Mein Wander-Kollege und Autor des Wanderführers mit dem ich im Sommer über die Alpen gelaufen bin, Christof Herrmann, hat mich auf seinem Blog einfachbewusst.de interviewt. Das Interview inkl. Videos und Fotos kannst du auch hier auf Christofs Blog lesen.




Ich habe nur wenige Freunde, mit denen ich so viele gemeinsame Interessen teile und so auf einer Wellenlänge bin wie mit Tobias. Tobias Panwitz wandert für sein Leben gern, hat im letzten Sommer die Alpenüberquerung Salzburg – Triest absolviert, betätigt sich hin und wieder als Autor, hat sich als Singer-Songwriter Trailhead einen vorzüglichen Ruf erspielt und stellt immer öfter fest, mit wie wenig er doch zufrieden ist.
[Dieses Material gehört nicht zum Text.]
==> src/rtl/lii_stream_adapter.sv <==
// LII phy <-> HLS kernel stream adapter.
// Input side: one phy beat is split into NIN lanes, each buffered in its own
// FIFO so the kernel can drain lanes at independent rates. Beats addressed to
// another node are consumed and counted, never buffered.
// Output side: NOUT kernel lanes are captured together into a single
// registered phy beat. The kernel clock enable drops only while that beat is
// blocked downstream.
module lii_stream_adapter #(
    parameter int unsigned NIN    = 3,
    parameter int unsigned NOUT   = 1,
    parameter int unsigned IW     = 64,
    parameter int unsigned OW     = 8,
    parameter int unsigned PW     = 256,
    parameter int unsigned DEPTH  = 4,
    parameter logic [7:0]  MY_ID  = 8'h01,
    parameter logic [7:0]  DST_ID = 8'h02
) (
    input  logic                 aclk,
    input  logic                 arstn,

    input  logic [PW-1:0]        lii_in_tdata,
    input  logic                 lii_in_tvalid,
    output logic                 lii_in_tready,
    input  logic [7:0]           lii_in_src,
    input  logic [7:0]           lii_in_dst,

    output logic [PW-1:0]        lii_out_tdata,
    output logic                 lii_out_tvalid,
    input  logic                 lii_out_tready,
    output logic [7:0]           lii_out_src,
    output logic [7:0]           lii_out_dst,

    output logic [NIN*IW-1:0]    k_in_tdata,
    output logic [NIN-1:0]       k_in_tvalid,
    input  logic [NIN-1:0]       k_in_tready,

    input  logic [NOUT*OW-1:0]   k_out_tdata,
    input  logic [NOUT-1:0]      k_out_tvalid,
    output logic [NOUT-1:0]      k_out_tready,

    output logic                 ce,
    output logic [15:0]          drop_cnt
);

    localparam int unsigned AW = $clog2(DEPTH);
    localparam int unsigned CW = AW + 1;
    localparam logic [CW-1:0] FULL = CW'(DEPTH);

    // Input FIFOs: lanes are written in lockstep, so one write pointer serves all.
    logic [IW-1:0]  mem_q    [NIN][DEPTH];
    logic [AW-1:0]  wr_ptr_q;
    logic [AW-1:0]  rd_ptr_q [NIN];
    logic [CW-1:0]  cnt_q    [NIN];

    logic [NIN-1:0] not_full;
    logic [NIN-1:0] pop;
    logic           accept;
    logic           push;
    logic           drop;

    logic [15:0]    drop_cnt_q, drop_cnt_d;

    logic [PW-1:0]  out_data_q, out_data_d;
    logic           out_valid_q, out_valid_d;
    logic           all_v;
    logic           slot_free;
    logic           capture;

    // The source tag of incoming beats carries no meaning for this node.
    logic           unused_src;
    assign unused_src = ^lii_in_src;

    // Input ready depends only on FIFO occupancy, never on tvalid.
    always_comb begin
        not_full = '0;
        for (int i = 0; i < int'(NIN); i++) begin
            not_full[i] = cnt_q[i] < FULL;
        end
    end

    assign lii_in_tready = &not_full;
    assign accept        = lii_in_tvalid & lii_in_tready;
    assign push          = accept & (lii_in_dst == MY_ID);
    assign drop          = accept & (lii_in_dst != MY_ID);

    for (genvar g = 0; g < int'(NIN); g++) begin : g_lane
        assign k_in_tvalid[g]            = cnt_q[g] != '0;
        assign k_in_tdata[g*IW +: IW]    = mem_q[g][rd_ptr_q[g]];
        assign pop[g]                    = k_in_tvalid[g] & k_in_tready[g];
    end

    // FIFO storage: data only, no reset needed since count gates visibility.
    always_ff @(posedge aclk) begin
        if (push) begin
            for (int i = 0; i < int'(NIN); i++) begin
                mem_q[i][wr_ptr_q] <= lii_in_tdata[i*IW +: IW];
            end
        end
    end

    // FIFO pointers and occupancy; push and pop on the same lane cancel out.
    always_ff @(posedge aclk or negedge arstn) begin
        if (!arstn) begin
            wr_ptr_q <= '0;
            for (int i = 0; i < int'(NIN); i++) begin
                rd_ptr_q[i] <= '0;
                cnt_q[i]    <= '0;
            end
        end else begin
            if (push) begin
                wr_ptr_q <= wr_ptr_q + AW'(1);
            end
            for (int i = 0; i < int'(NIN); i++) begin
                if (pop[i]) begin
                    rd_ptr_q[i] <= rd_ptr_q[i] + AW'(1);
                end
                if (push && !pop[i]) begin
                    cnt_q[i] <= cnt_q[i] + CW'(1);
                end else if (!push && pop[i]) begin
                    cnt_q[i] <= cnt_q[i] - CW'(1);
                end
            end
        end
    end

    // Output capture takes all kernel lanes at once, or none of them.
    assign all_v        = &k_out_tvalid;
    assign slot_free    = !out_valid_q | lii_out_tready;
    assign capture      = all_v & slot_free;
    assign k_out_tready = {NOUT{capture}};

    // Next state for the output register and the saturating drop counter.
    always_comb begin
        out_data_d  = out_data_q;
        out_valid_d = out_valid_q;
        drop_cnt_d  = drop_cnt_q;
        if (capture) begin
            out_data_d                 = '0;
            out_data_d[NOUT*OW-1:0]    = k_out_tdata;
            out_valid_d                = 1'b1;
        end else if (lii_out_tready) begin
            out_valid_d = 1'b0;
        end
        if (drop && (drop_cnt_q != 16'hFFFF)) begin
            drop_cnt_d = drop_cnt_q + 16'd1;
        end
    end

    // Output register and drop counter state.
    always_ff @(posedge aclk or negedge arstn) begin
        if (!arstn) begin
            out_data_q  <= '0;
            out_valid_q <= 1'b0;
            drop_cnt_q  <= '0;
        end else begin
            out_data_q  <= out_data_d;
            out_valid_q <= out_valid_d;
            drop_cnt_q  <= drop_cnt_d;
        end
    end

    assign lii_out_tdata  = out_data_q;
    assign lii_out_tvalid = out_valid_q;
    assign lii_out_src    = MY_ID;
    assign lii_out_dst    = DST_ID;
    assign drop_cnt       = drop_cnt_q;
    assign ce             = !(out_valid_q & !lii_out_tready);

endmodule

==> config.mk <==
export PLATFORM = sky130hd
export DESIGN_NAME = lii_stream_adapter
export DESIGN_NICKNAME = d
export VERILOG_FILES = /design/src/rtl/lii_stream_adapter.sv
export SDC_FILE = /design/constraint.sdc
export NUM_CORES = 1
export LEC_CHECK = 0
export BUFFER_PORTS_ARGS = -buffer_cell sky130_fd_sc_hd__buf_2
export CORE_UTILIZATION = 25
export DETAILED_ROUTE_END_ITERATION = 12
export SLEW_MARGIN = 20
export SYNTH_ARGS = -nofsm -noshare
export SYNTH_HDL_FRONTEND = slang
export SYNTH_SLANG_ARGS = --single-unit
==> constraint.sdc <==
create_clock -name aclk -period 13.5 [get_ports aclk]
set_input_delay 3.375 -clock aclk [delete_from_list [all_inputs] [get_ports aclk]]
set_output_delay 3.375 -clock aclk [all_outputs]
set_load 0.05 [all_outputs]
==> results.md, run 1 <==
| Metric | This run |
|---|---|
| Outcome | complete, no violations |
| Number of synthesized flops with an enable pin | 768 |
| Synth top cells by count | edfxtp_1, buf_4, mux4_2 |
| Count of standard-cell rows | 129 |
| Vias in the first global route | 14314 |
| Register-to-Register Path Depth | 5 |
| Final worst-path cycle share | 56.2% |
| Number of buffers inserted by post-CTS setup repair | 0 |
| Leakage dissipation | 13.0 nW |
| Die Area | 128000 um2 |
| Worst-case setup margin in the final layout | 5.91 ns |
| Wire length per cell after detailed routing | 17.8 um |
| Startpoint of the most critical register-to-register path | cnt_q[2] |
| Portion of the post-synthesis area used by sequential elements | 76.4% |
| Cts repair resizes | 0 |
| Crit path max fanout | 9 |
| Placement-stage worst setup slack | 5.88 ns |
| Async S/R FF share, synth | 5.19% |
| Fraction of power consumed by combinational cells | 33.6% |
| CTS Hold Buffers Added | 0 |
| Power density normalized to cell area | 208 nW/um2 |
| Headroom to the max-slew limit | 34.9% |
| Endpoint type of the worst setup path | output pin |
| Clock buffers created by TritonCTS | 85 |
| Multi-input logic area | 6250 um2 |
| Clock network power share | 28.7% |
| Required time of the worst setup path | 10.12 ns |
| Die span in x | 357 um |
| Number of clock sinks | 810 |
| Instance count along the most critical hold path | 1 |
| Total core area | 124000 um2 |
| Number of placed instances with taps included | 3481 |
| Max-cap violations | 0 |
| Largest net degree at the start of global routing | 61 |
| Number of DRC violations after detailed-routing iteration 0 | 853 |
| Area added between synthesis and finish | 18.8% |
| Setup violations, final | 0 |
| Clock slew at reported path FFs | 0.06 ns |
| Non-filler instance count after layout | 3637 |
| Actual transition at the worst max-transition pin | 0.976 ns |
| RSZ-0062 raised after global routing | false |
| Sw power | 2.98 mW |
| Synth Register Bits | 810 |
| Clk_lat worst skew | 0.70 ns |
| Area share of the leading cell type in the synthesized netlist | 73.1% |
| Fin nets | 2230 |
| Final core area utilization | 30.1% |
| Netlist cell types | 35 |
| Fin. Hold Viols | 0 |
| CP startpoint kind | input pin |
| Min Tclk post-route | 7.59 ns |
| Hold Crit Class | reg2reg |
| Last weighted congestion value of the routability-driven placer | 0.707 |
| Netlist area before placement | 31600 um2 |
| H-tree levels | 3 |
| Arrival time at the worst endpoint | 4.21 ns |
| Fillers | 12094 |
| Number of instances in the synthesized netlist | 1431 |
| Capture point of the worst reg-to-reg path | mem_q[0][554] |
| Number of top-level design ports | 775 |
| Count leader, synth | edfxtp_1 |
| Sequential share of power | 37.6% |
| Initial cell density of the core | 25.4% |
| Setup_tns | 0 ns |
| Number of port buffers | 438 |
| Layout cells sized above 1 | 39.6% |
| Drc violations | 0 |
| Net switching share of the total power | 38.3% |
| Count of synthesis-stage warnings from yosys | 0 |
| DRT antenna net count | 0 |
| Worst Hold End | lii_out_tdata[7] |
| Overflow left after global routing | 0 |
| Number of buffers on the longest clock path | 3 |
| Estimated wirelength of the detail-placed design | 40.2 mm |
| Total GRT Usage | 9.86% |
| Worst min-delay path startpoint | lii_out_tdata[7] |
| Average vias per placed instance | 3.88 |
| Flop2flop setup slack | 9.07 ns |
| Worst IR drop on VDD | 0.148 mV |
| Fin. max-slew vios | 0 |
| Internal power | 4.82 mW |
| Final clock skew | 0.0352 ns |
| Area leader, netlist | edfxtp_1 |
| CP Class | in2out |
| Top post-synthesis cells by area | edfxtp_1, mux4_2, buf_4 |
| Die Ht | 357 um |
| Startpoint of the most critical setup path | lii_out_tready |
| Footprint of the flip-flops and latches | 24100 um2 |
| Number of antenna violations at the first check in global routing | 13 |
| Achievable clock frequency | 132 MHz |
| Clock tree from TritonCTS | yes |
| Global-route wire length before repair | 93.4 mm |
| Top flip-flop cell by instance count after synthesis | edfxtp_1 |
| Via count | 14121 |
| Total length of routed wires | 64.6 mm |
| Average size of a mapped cell | 22.1 um2 |
| Drt pass-1 iters | 4 |
| CTS root buffer | clkbuf_16 |
-- per-layer routing --
metal  GRT usage, %  share of wire [%]  wire (um)
met5              0               0.12         76
met4           4.41                2.8       1780
met3           2.81                5.9       3790
met2           16.8                 52      33400
met1           11.5                 40      25600
-- worst max-delay path: stages --
cell,delay (ns)
buf_2,0.09
nand2b_1,0.16
nand2_1,0.30
inv_1,0.06
buf_2,0.22
-- area by class of cell --
| cell class | count | area share [%] |
|---|---|---|
| well taps | 1637 | 5.46 |
| inverters | 6 | 0.0601 |
| repair buffers | 457 | 6.23 |
| clock inverters | 50 | 1.30 |
| diodes | 3 | 0.0200 |
| flip-flops and latches | 810 | 64.4 |
| clock buffers | 103 | 5.86 |
| multi-input cells | 571 | 16.7 |
-- power by group through the flow --
stage	Clock [mW]	Combinational [mW]	Sequential, mW
floorplan	0	2.22	2.90
global placement	0	2.66	3.00
detailed placement	0	2.67	3.00
CTS	2.32	2.67	2.94
global route	2.41	2.75	2.96
finish	2.24	2.62	2.93
-- logic make-up after synthesis --
family | count (synthesis) | share of synthesized area, %
adder cells (fa/ha/maj) | 11 | 0.508
XOR/XNOR | 30 | 0.833
flip-flops | 810 | 76.4
other | 2 | 0.0238
buffers and inverters | 312 | 6.91
multiplexers | 203 | 14.1
AND/OR/NAND/NOR | 58 | 1.07
AO/OA/AOI/OAI | 5 | 0.147
-- worst max-delay path by stage --
stage	end	slack (ns)	depth (start not counted)
after floorplan	mem_q[0][0]	4.28	3
after global placement	mem_q[0][523]	5.88	7
after detailed placement	mem_q[0][556]	5.88	7
after CTS	k_out_tready	5.91	5
after global routing	k_out_tready	5.79	5
final	k_out_tready	5.91	5
-- placed cells by master (no fill, tap or decap), types with 18 or more instances in the layout --
cell type and instances:
buf_2 438, buf_4 19, clkbuf_1 18, clkbuf_16 85
clkinv_1 21, conb_1 264, dfrtp_1 36, edfxtp_1 768
mux4_2 192, xnor2_1 18
-- flip-flops by register name, summed over array words and instances (netlist names) --
signal / flops
rd_ptr_q: 6
cnt_q: 9
lii_out_tvalid: 1
mem_q: 768
wr_ptr_q: 2
drop_cnt: 16
lii_out_tdata: 8
-- stage by stage --
stage | area [um2] | hold slack, ns | power, mW
after floorplan | 32500 | 0.479 | 5.11
final | 37500 | 0.499 | 7.80
after CTS | 37500 | 0.503 | 7.94
after global placement | 34800 | 0.482 | 5.66
after global routing | 37500 | 0.519 | 8.11
after detailed placement | 34800 | 0.489 | 5.66
(Power assumes the default switching activity.)
==> run 2: changes to the inputs <==
Clock period 13.5 ns to 6.4 ns, I/O delays scaled along.
==> run 2 against run 1 <==
  * Highest routed layer unchanged
  * Register-to-register slack worse by 5.5 ns
  * Design area is 1.2% higher
  * Clock-buffer cell count is 10 higher
  * Clock skew is 0.0081 ns lower
  * Die area stayed put
  * Critical path type is now reg2out
  * Clock power is 120% higher
  * Largest cell class unchanged
  * Routed wire length is 2.9% higher
  * Largest power group unchanged
==> results.md, run 2 (synthesized netlist as in run 1, its figures left out) <==
| Metric | This run |
|---|---|
| Total power | 16.7 mW |
| Initial cell density of the core | 25.4% |
| Die span in x | 357 um |
| Min Tclk post-route | 4.50 ns |
| Layout cells sized above 1 | 40.7% |
| Largest net degree at the start of global routing | 53 |
| Footprint of the flip-flops and latches | 24100 um2 |
| DRT antenna net count | 0 |
| Total GRT Usage | 10.1% |
| Number of antenna violations at the first check in global routing | 13 |
| Via count | 14291 |
| Clock tree from TritonCTS | yes |
| Number of port buffers | 438 |
| Vias in the first global route | 14575 |
| Die Area | 128000 um2 |
| Crit path max fanout | 33 |
| Grt met3 use | 3.53% |
| Wire length per cell after detailed routing | 18.2 um |
| Worst min-delay path startpoint | lii_out_tdata[7] |
| Max reg flops | 768 |
| Setup violations, final | 0 |
| Fin. max-slew vios | 0 |
| Endpoint type of the worst setup path | output pin |
| H-tree levels | 3 |
| Count of buffer and inverter cells on the critical path | 2 |
| Routing usage on met2 | 17.3% |
| Last weighted congestion value of the routability-driven placer | 0.721 |
| Final hold slack | 0.500 ns |
| Total core area | 124000 um2 |
| Multi-input logic area | 6250 um2 |
| CTS Hold Buffers Added | 0 |
| CP Class | reg2out |
| Power density normalized to cell area | 439 nW/um2 |
| Count of standard-cell rows | 129 |
| Drc violations | 0 |
| Fin. Hold Viols | 0 |
| Worst IR drop on VDD | 0.294 mV |
| Cts repair resizes | 0 |
| Cell breakdown of the critical path | buf_4 -> mux4_2 -> buf_2 |
| Worst-case setup margin in the final layout | 1.90 ns |
| Total length of routed wires | 66.5 mm |
| Achievable clock frequency | 222 MHz |
| Post-Place Cell Area | 35100 um2 |
| Hold Crit Class | reg2reg |
| CTS root buffer | clkbuf_16 |
| Setup_tns | 0 ns |
| Biggest register | mem_q |
| CP startpoint kind | flip-flop |
| Non-filler instance count after layout | 3664 |
| Final core area utilization | 30.5% |
| Most common cell after layout, fill and taps aside | edfxtp_1 |
| Arrival time at the worst endpoint | 2.90 ns |
| Required time of the worst setup path | 4.80 ns |
| Fin nets | 2252 |
| Max-cap violations | 0 |
| Overflow left after global routing | 0 |
| Fillers | 12009 |
| Final worst-path cycle share | 70.4% |
| Final clock skew | 0.0272 ns |
| GR peak layer | met2 |
| Number of buffers on the longest clock path | 3 |
| Leakage dissipation | 13.2 nW |
| Number of top-level design ports | 775 |
| Highest-count cells in the layout ignoring fill and taps | edfxtp_1, buf_2, conb_1 |
| Post-layout instance area | 37900 um2 |
| Number of clock sinks | 810 |
| Die Ht | 357 um |
| Drt pass-1 iters | 6 |
| Headroom to the max-slew limit | 40.6% |
| Number of placed instances with taps included | 3499 |
| Startpoint of the most critical setup path | rd_ptr_q[0] |
| Kind of cell adding the most delay to the critical path | flip-flops |
| Number of DRC violations after detailed-routing iteration 0 | 765 |
| Outcome | complete, no violations |
| Estimated wirelength of the detail-placed design | 43.0 mm |
| RSZ-0062 raised after global routing | false |
| Clk_lat worst skew | 0.68 ns |
| Clock buffers created by TritonCTS | 89 |
| Number of buffers inserted by post-CTS setup repair | 0 |
| Global-route wire length before repair | 95.2 mm |
| Slowest stage delay, CP | 0.85 ns |
| Actual transition at the worst max-transition pin | 0.891 ns |
| Clock slew at reported path FFs | 0.06 ns |
| Slowest stage cell on the critical path | dfrtp_4 |
| Area added between synthesis and finish | 20.2% |
| Placement-stage worst setup slack | 2.25 ns |
| Average vias per placed instance | 3.90 |
| Startpoint of the most critical register-to-register path | cnt_q[8] |
| Met1 Resource Use GR | 11.7% |
run 2: changes by cell type in the layout (fill, tap and decap cells not counted), moves of 2 or more:
cell / change
buf_12: +15
clkinv_1: -10
diode_2: +2
inv_6: +5
clkbuf_8: +2
clkinv_2: +3
clkbuf_16: +4
clkbuf_1: +4
clkinv_4: +2
buf_4: +3
run 2: final timing paths:
kind / endpoint / slack (ns) / cells past startpoint
max: k_in_tdata[147] / 1.90 / 3
min: lii_out_tdata[7] / 0.50 / 1
max reg2reg: mem_q[0][662] / 3.59 / 5
min reg2reg: lii_out_tdata[7] / 0.50 / 1
max in group asynchronous: rd_ptr_q[4] / 4.86 / 2
min in group asynchronous: drop_cnt[13] / 1.00 / 2
run 2: cell type report:
type	instances	area share [%]
Inverter	6	0.0594
Tap cell	1637	5.40
Sequential cell	810	63.6
Timing Repair Buffer	475	7.01
Clock buffer	113	6.16
Clock inverter	47	1.25
Antenna cell	5	0.0330
Multi-Input combinational cell	571	16.5
run 2: routing by layer:
layer  part of all wire (%)  up-vias
met5                   0.15        -
met4                    2.3       16
met3                    6.6      118
met2                     52      393
met1                     39     7458
li1                       -     6306
run 2: where the power goes:
part / leakage [nW] / internal [mW] / switching [mW]
Sequential: 7.41 / 5.88 / 0.407
Combinational: 4.46 / 1.63 / 3.83
Clock: 1.37 / 2.81 / 2.10
Total: 13.2 / 10.3 / 6.34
Da das fast alles Themen sind, über die ich regelmäßig blogge, lag es nahe, Tobias ein paar Fragen zu stellen.


Christof Herrmann: Du hast Anglistik in Berlin und Naturschutz in Eberswalde studiert. Wie kam es, dass Du vor 15 Jahren eine künstlerische Laufbahn eingeschlagen hast, als Trailhead rund 50 Konzerte pro Jahr spielst und vier Alben veröffentlicht hast?
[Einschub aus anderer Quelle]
[config.mk]
export PLATFORM = sky130hd
export DESIGN_NAME = seq_alu
export DESIGN_NICKNAME = d
export VERILOG_FILES = /design/src/rtl/alu_pkg.sv /design/src/rtl/seq_muldiv.sv /design/src/rtl/seq_alu.sv
export SDC_FILE = /design/constraint.sdc
export NUM_CORES = 1
export LEC_CHECK = 0
export BUFFER_PORTS_ARGS = -buffer_cell sky130_fd_sc_hd__clkbuf_2
export CAP_MARGIN = 0
export CORE_ASPECT_RATIO = 0.8
export CORE_MARGIN = 5
export CORE_UTILIZATION = 53
export DETAILED_ROUTE_END_ITERATION = 10
export PLACE_DENSITY = 0.79
export SYNTH_ARGS = -nofsm -noshare
export SYNTH_HDL_FRONTEND = slang
export SYNTH_SLANG_ARGS = --single-unit
[constraint.sdc]
create_clock -name clk_i -period 13 [get_ports clk_i]
set_input_delay 1.3 -clock clk_i [delete_from_list [all_inputs] [get_ports clk_i]]
set_output_delay 1.3 -clock clk_i [all_outputs]
set_load 0.05 [all_outputs]
### config.mk
export PLATFORM = sky130hd
export DESIGN_NAME = apb_data_master_flat
export DESIGN_NICKNAME = d
export VERILOG_FILES = /design/src/rtl/apb_data_master_if.sv /design/src/rtl/apb_data_master.sv /design/src/flat_wrapper.sv
export SDC_FILE = /design/constraint.sdc
export NUM_CORES = 1
export LEC_CHECK = 0
export ABC_AREA = 1
export ABC_CLOCK_PERIOD_IN_PS = 6700
export BUFFER_PORTS_ARGS = -buffer_cell sky130_fd_sc_hd__buf_2
export CELL_PAD_IN_SITES_DETAIL_PLACEMENT = 1
export CELL_PAD_IN_SITES_GLOBAL_PLACEMENT = 2
export CORE_UTILIZATION = 25
export DETAILED_ROUTE_END_ITERATION = 12
export PLACE_DENSITY_LB_ADDON = 0.1
export RECOVER_POWER = 50
export SLEW_MARGIN = 15
export SYNTH_ARGS = -nofsm -noshare
export SYNTH_HDL_FRONTEND = slang
export SYNTH_SLANG_ARGS = --single-unit
### constraint.sdc
create_clock -name clk -period 6.7 [get_ports clk]
set_clock_uncertainty 0.05 [all_clocks]
set_input_delay 0.67 -clock clk [delete_from_list [all_inputs] [get_ports clk]]
set_output_delay 0.67 -clock clk [all_outputs]
set_load 0.05 [all_outputs]
### src/rtl/apb_data_master_if.sv
// APB bus between the data-memory initiator and the word memory.
// Master drives the address/control/write-data side; slave returns prdata and valid.
// valid is the responder's completion strobe (pready equivalent).
interface apb_data_master_if;
    logic [31:0] paddr;
    logic        pwrite;
    logic        psel;
    logic        penable;
    logic [31:0] pwdata;
    logic [31:0] prdata;
    logic        valid;

    modport master (
        output paddr, pwrite, psel, penable, pwdata,
        input  prdata, valid
    );

    modport slave (
        input  paddr, pwrite, psel, penable, pwdata,
        output prdata, valid
    );
endinterface

### src/rtl/apb_data_master.sv
// APB initiator for MEM-stage 16-bit loads/stores onto a 32-bit word memory (stores are read-modify-write).
// Latency: load done 3 cycles after accept, store 5, plus one per wait state; done is a one-cycle pulse.
// Backpressure: busy stalls the pipeline until done; optional access timeout under APB_MASTER_TIMEOUT_EN.
module apb_data_master #(
    parameter logic [15:0] ADDR_HI = 16'h0000,
    parameter int          TIMEOUT = 15
) (
    input  logic        clk,
    input  logic        rst,
    input  logic        mem_read,
    input  logic        mem_write,
    input  logic [15:0] addr,
    input  logic [15:0] wdata,
    output logic [15:0] rdata,
    output logic        done,
    output logic        busy,
    output logic        err,
    apb_data_master_if.master bus
);

    typedef enum logic [2:0] {
        IDLE, R_SETUP, R_ACCESS, W_SETUP, W_ACCESS, DONE
    } state_t;

    state_t      state, state_nxt;
    logic [15:1] addr_q;
    logic [15:0] wdata_q;
    logic        store_q;
    logic [31:0] merged_q;
    logic [15:0] rdata_q;
    logic        req;
    logic        in_access;
    logic        timeout;
    logic        addr_unused;

    // Byte lane bit is meaningless on a halfword-only port.
    assign addr_unused = addr[0];
    assign req         = mem_read | mem_write;
    assign in_access   = (state == R_ACCESS) || (state == W_ACCESS);

`ifdef APB_MASTER_TIMEOUT_EN
    localparam int CW = ($clog2(TIMEOUT + 1) > 4) ? $clog2(TIMEOUT + 1) : 4;
    logic [CW-1:0] wait_cnt;
    logic          err_q;

    // This cycle would be the TIMEOUT-th access cycle without a completion.
    assign timeout = (wait_cnt == CW'(TIMEOUT - 1)) && !bus.valid;

    // Wait counter: cleared in each setup cycle so it restarts on ACCESS entry.
    always_ff @(posedge clk or posedge rst) begin
        if (rst)
            wait_cnt <= '0;
        else if ((state == R_SETUP) || (state == W_SETUP))
            wait_cnt <= '0;
        else if (in_access && !bus.valid)
            wait_cnt <= wait_cnt + 1'b1;
    end

    // Error flag is high exactly for the done pulse that a timeout produced.
    always_ff @(posedge clk or posedge rst) begin
        if (rst)
            err_q <= 1'b0;
        else
            err_q <= in_access && timeout;
    end

    assign err = err_q;
`else
    localparam int TIMEOUT_UNUSED = TIMEOUT;
    assign timeout = 1'b0;
    assign err     = 1'b0;
`endif

    // State register.
    always_ff @(posedge clk or posedge rst) begin
        if (rst)
            state <= IDLE;
        else
            state <= state_nxt;
    end

    // Next-state: read phase always first; stores follow with the write phase.
    always_comb begin
        state_nxt = state;
        case (state)
            IDLE:     if (req) state_nxt = R_SETUP;
            R_SETUP:  state_nxt = R_ACCESS;
            R_ACCESS: begin
                if (bus.valid)    state_nxt = store_q ? W_SETUP : DONE;
                else if (timeout) state_nxt = DONE;
            end
            W_SETUP:  state_nxt = W_ACCESS;
            W_ACCESS: if (bus.valid || timeout) state_nxt = DONE;
            DONE:     state_nxt = IDLE;
            default:  state_nxt = IDLE;
        endcase
    end

    // Outputs decoded from state; psel falls with the async state reset.
    always_comb begin
        bus.psel    = 1'b0;
        bus.penable = 1'b0;
        bus.pwrite  = 1'b0;
        busy        = 1'b1;
        done        = 1'b0;
        case (state)
            IDLE:     busy = req;
            R_SETUP:  bus.psel = 1'b1;
            R_ACCESS: begin
                bus.psel    = 1'b1;
                bus.penable = 1'b1;
            end
            W_SETUP:  begin
                bus.psel   = 1'b1;
                bus.pwrite = 1'b1;
            end
            W_ACCESS: begin
                bus.psel    = 1'b1;
                bus.penable = 1'b1;
                bus.pwrite  = 1'b1;
            end
            DONE:     begin
                busy = 1'b0;
                done = 1'b1;
            end
            default:  busy = 1'b0;
        endcase
        bus.paddr = bus.psel ? {ADDR_HI, addr_q[15:2], 2'b00} : 32'h0;
    end

    // Request latch on accept; halfword capture / merge on read completion.
    always_ff @(posedge clk or posedge rst) begin
        if (rst) begin
            addr_q   <= '0;
            wdata_q  <= '0;
            store_q  <= 1'b0;
            merged_q <= '0;
            rdata_q  <= '0;
        end else begin
            if ((state == IDLE) && req) begin
                addr_q  <= addr[15:1];
                wdata_q <= wdata;
                store_q <= mem_write;
            end
            if ((state == R_ACCESS) && bus.valid) begin
                // Upper halfword holds the lower address.
                if (store_q)
                    merged_q <= addr_q[1] ? {bus.prdata[31:16], wdata_q}
                                          : {wdata_q, bus.prdata[15:0]};
                else
                    rdata_q  <= addr_q[1] ? bus.prdata[15:0] : bus.prdata[31:16];
            end
        end
    end

    assign rdata      = rdata_q;
    assign bus.pwdata = merged_q;

endmodule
Tobias Panwitz: Na ja, soweit habe ich mich scheinbar nicht von meinen Studienfächern fortbewegt. Ich schreibe zum Großteil Songs über das Unterwegssein in der Natur, und das auf Englisch. Mir wurde ziemlich schnell klar, dass eine akademische Laufbahn nichts für mich ist und daraufhin habe ich vieles ausprobiert. Beispielsweise habe ich in Nordkalifornien als Teil der Trailcrew Redwood Nationalpark Wege angelegt und mich in Griechenland mit der alternativen Anbaumethode „Natural Farming“ beschäftigt. Die Gitarre war immer dabei. Und schließlich war mir Musik zu wichtig, um sie als Hobby nebenbei laufen zu lassen. Deshalb wurde sie zum Mittelpunkt meines Lebens. Mittlerweile spiele ich Konzerte in ganz Deutschland und treibe mich dazwischen oft in der Natur herum, was mir wiederum viele Ideen für Songs gibt. Keine schlechte Balance, oder?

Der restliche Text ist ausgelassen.